Friday, March 2019

Nouveau gouvernement : Bedoui « entame les consultations »… mais avec qui ?

Lors de sa conférence le 15 mars dernier, le Premier ministre, Noureddine Bedoui, a déclaré que le nouveau gouvernement sera mis en place « dans une semaine ». Le voilà commencer à peine les consultations.

Selon l’agence officielle APS qui cite « une source bien informée », Noureddine Bedoui « a entamé avec le Vice-Premier ministre et ministre des Affaires étrangères, Ramtane Lamamra, des consultations tendant à la formation du nouveau gouvernement de compétences nationales avec ou sans affiliation politique ».

La nouvelle équipe comporterait donc « des compétences nationales avec ou sans affiliation politique et reflétant de manière significative les caractéristiques démographiques de la société algérienne ». Les consultations en cours « s’étendront aux représentants de la société civile et aux formations et personnalités politiques qui en exprimaient le souhait en vue d’aboutir à la mise en place d’un gouvernement de large ouverture », précise la même source.

Pourtant, il y a lieu de se s’interroger sur l’identité des interlocuteurs de Bedoui et de Lamamra. A l’exception des partis du pouvoir, FLN, RND, MPA, TAJ ou encore l’ANR, le FNA et El Islah qui ont montré des signes de rapprochement, toutes les formations politiques de l’opposition ont rejeté la nomination des deux hommes par Bouteflika. Espérer que des figures de l’opposition puisse s’asseoir autour de la table avec Bedoui ou Lamamra est un vœu creux.

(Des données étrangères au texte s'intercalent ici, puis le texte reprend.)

This design comes from an exercise in tuning for small area, a short achievable clock period and few clock cycles on the open sky130 flow, not from production work.
Function was checked by simulation only, so behaviour that the tests miss may differ from the original.

Design huffmanTree, start of the top module:
module huffmanTree (
    input  logic                   Clk_in,
    input  logic                   n_Rst,
    input  logic                   Start,
    input  logic [79:0]            Weights,    
    output logic                   Busy,
    output logic                   Done,
    output logic [119:0]           Tree,       
    output logic [4:0]             RootRight,
    output logic [4:0]             RootLeft
);
    localparam int NH = 5;    
    localparam int QD = 4;    
    localparam int PD = 5;    
    function automatic logic le8(input logic [7:0] a, input logic [7:0] b);
        logic r;
        r = 1'b1;
        for (int k = 0; k < 8; k++)
            r = (a[k] ^ b[k]) ? b[k] : r;
        le8 = r;
    endfunction
    function automatic logic le12(input logic [11:0] a, input logic [11:0] b);
        logic r;
        r = 1'b1;
        for (int k = 0; k < 12; k++)
            r = (a[k] ^ b[k]) ? b[k] : r;
        le12 = r;
    endfunction
    function automatic logic leafLe(input logic [7:0] a, input logic [11:0] b);
        leafLe = (|b[11:8]) || le8(a, b[7:0]);
    endfunction
    logic       busy;
    logic       busyOut;    
    logic       done;
    logic [3:0] haveResult;   
    logic [2:0] mergeCnt;     
    logic       lastMerge;
    assign lastMerge = (mergeCnt == 3'd7);
    always_ff @(posedge Clk_in or negedge n_Rst)
    begin
        if (!n_Rst)
        begin
            busy       <= 1'b0;
            busyOut    <= 1'b0;
            done       <= 1'b0;
            haveResult <= '0;
        end
        else
        begin
            busy       <= busy ? !lastMerge : Start;
            busyOut    <= busy && !lastMerge;
  ...
clock: 36.0 ns
lec_check: 0
abc_area: 1
cap_margin: 20
core_margin: 2
core_utilization: 40
slew_margin: 20
standard.sh (not shown) runs the stock make flow with config.mk's settings and CLKGATE_MAP_FILE= SYNTH_SCRIPT=/design/flow/synth_recipe.tcl, a recipe that flattens the netlist after the stock synthesis.
==> flow/flow/run.sh <==
#!/bin/bash
# The standard layout, except that the port buffers are plain buf_1
# cells instead of the delay buffers buffer_ports picks by default, and
# timing repair works to a setup margin: it treats any path longer than
# 8 ns as failing. The clock and constraints are the design's.
set -euo pipefail
export BUFFER_PORTS_ARGS="-buffer_cell sky130_fd_sc_hd__buf_1"
export SETUP_SLACK_MARGIN=28
bash standard.sh finish > standard_flow.log 2>&1
The starting point finished with timing, DRC and antenna clean.
Testbench counts at the start, summed over its fixed seeds: cycles 4,608.
==> next run, changes <==
==> flow/flow/run.sh (replaced) <==
#!/bin/bash
# The standard layout, except that the port buffers are plain buf_1
# cells instead of the delay buffers buffer_ports picks by default.
set -euo pipefail
export BUFFER_PORTS_ARGS="-buffer_cell sky130_fd_sc_hd__buf_1"
bash standard.sh finish > standard_flow.log 2>&1
--- a/flow/config.mk
+++ b/flow/config.mk
@@ -10,3 +10,5 @@
 export CORE_MARGIN = 2
 export CORE_UTILIZATION = 40
+export CTS_CLUSTER_DIAMETER = 90
+export CTS_CLUSTER_SIZE = 30
 export SLEW_MARGIN = 20
Final area went down by about 6%.
Hold slack is about the same.
==> next run, changes <==
--- a/flow/config.mk
+++ b/flow/config.mk
@@ -10,5 +10,5 @@
 export CORE_MARGIN = 2
 export CORE_UTILIZATION = 40
-export CTS_CLUSTER_DIAMETER = 90
-export CTS_CLUSTER_SIZE = 30
+export CTS_CLUSTER_DIAMETER = 100
+export CTS_CLUSTER_SIZE = 26
 export SLEW_MARGIN = 20
Result:
- via count stays flat
- global-route usage barely changes
- core utilization is lower by 0.38 points
- maximum frequency is lower by 0.32%
- design area is lower by 0.86%
- die area does not change
- area after synthesis stays the same
- routed wire length barely changes

========
v14:
Starting RTL as in the previous note.
export LEC_CHECK = 0
export CAP_MARGIN = 20
export CORE_MARGIN = 2
export CORE_UTILIZATION = 60
export PLACE_DENSITY = 0.7
export SLEW_MARGIN = 20
create_clock -name core_clock -period 36.0 [get_ports {Clk_in}]
==> flow/flow/run.sh <==
#!/bin/bash
# The standard layout, except that the port buffers are plain buf_1
# cells instead of the delay buffers buffer_ports picks by default.
set -euo pipefail
export BUFFER_PORTS_ARGS="-buffer_cell sky130_fd_sc_hd__buf_1"
bash standard.sh finish > standard_flow.log 2>&1
Testbench counts of v14, summed over its fixed seeds: cycles 4,608.
#### Input delta (v15 over v14)
Settings: CORE_UTILIZATION: 60 -> 40; PLACE_DENSITY: 0.7 -> unset; ABC_AREA: unset -> 1.
--- outcome ---
v15 against v14; synthesized area is down slightly.
Dominant combinational cell family by area after synthesis = compound AO/OA/AOI/OAI gates: v14; dominant combinational cell family by area after synthesis = simple AND/OR/NAND/NOR gates: v15
v15 vs v14, most common cell after layout, fill and taps aside: sky130_fd_sc_hd__nand2_1 vs sky130_fd_sc_hd__buf_1
v15 ran to completion and came out clean on the timing, DRC and antenna checks.
Looking at sequential share of layout area across v14 and v15, the one that comes out lower is v15.
What v55 does differently from v15 at the input level:
Settings: ABC_AREA no longer set, was 1; CTS_CLUSTER_SIZE now 30, previously not set; CTS_BUF_LIST now sky130_fd_sc_hd__clkbuf_8, previously not set.
Notes after the runs:
Diff v15..v55 | count of sequential standard cells | unchanged
The synthesized cell count of v55 falls short of that of v15 by 637.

A travers les manifestations du vendredi 15 mars, la rue a rejeté et la feuille de route de Bouteflika et les personnes chargées de sa mise en œuvre. Les pancartes et slogans dénonçant le trio Bedoui, Lamamra et le diplomate Lakhdar Brahimi sont la preuve tangible qu’ils sont dénués de tout crédit. Leur démarche ne pourra aboutir en l’état actuel des choses.

Le RCD, le FFS, Talaie El Hourriyet, le MSP, le FJD…pour ne citer que ces partis, ont tous refusé le plan du Président sortant. Ils appellent à « écouter les revendications de la population », à savoir donc « le départ du système et ses figures » pour permettre l’émergence de nouveaux visages à même de conduire le pays à une solution pacifique.

Rien n’a filtré sur l’identité des partis ou organisations ciblés par le duo Bedoui-Lamamra. Mais, d’ores et déjà, des observateurs redoutent que ce soit de nouvelles figures recyclées du système, voire même de jeunes militants inconnus des partis du pouvoir, qui « pourraient faire l’affaire ».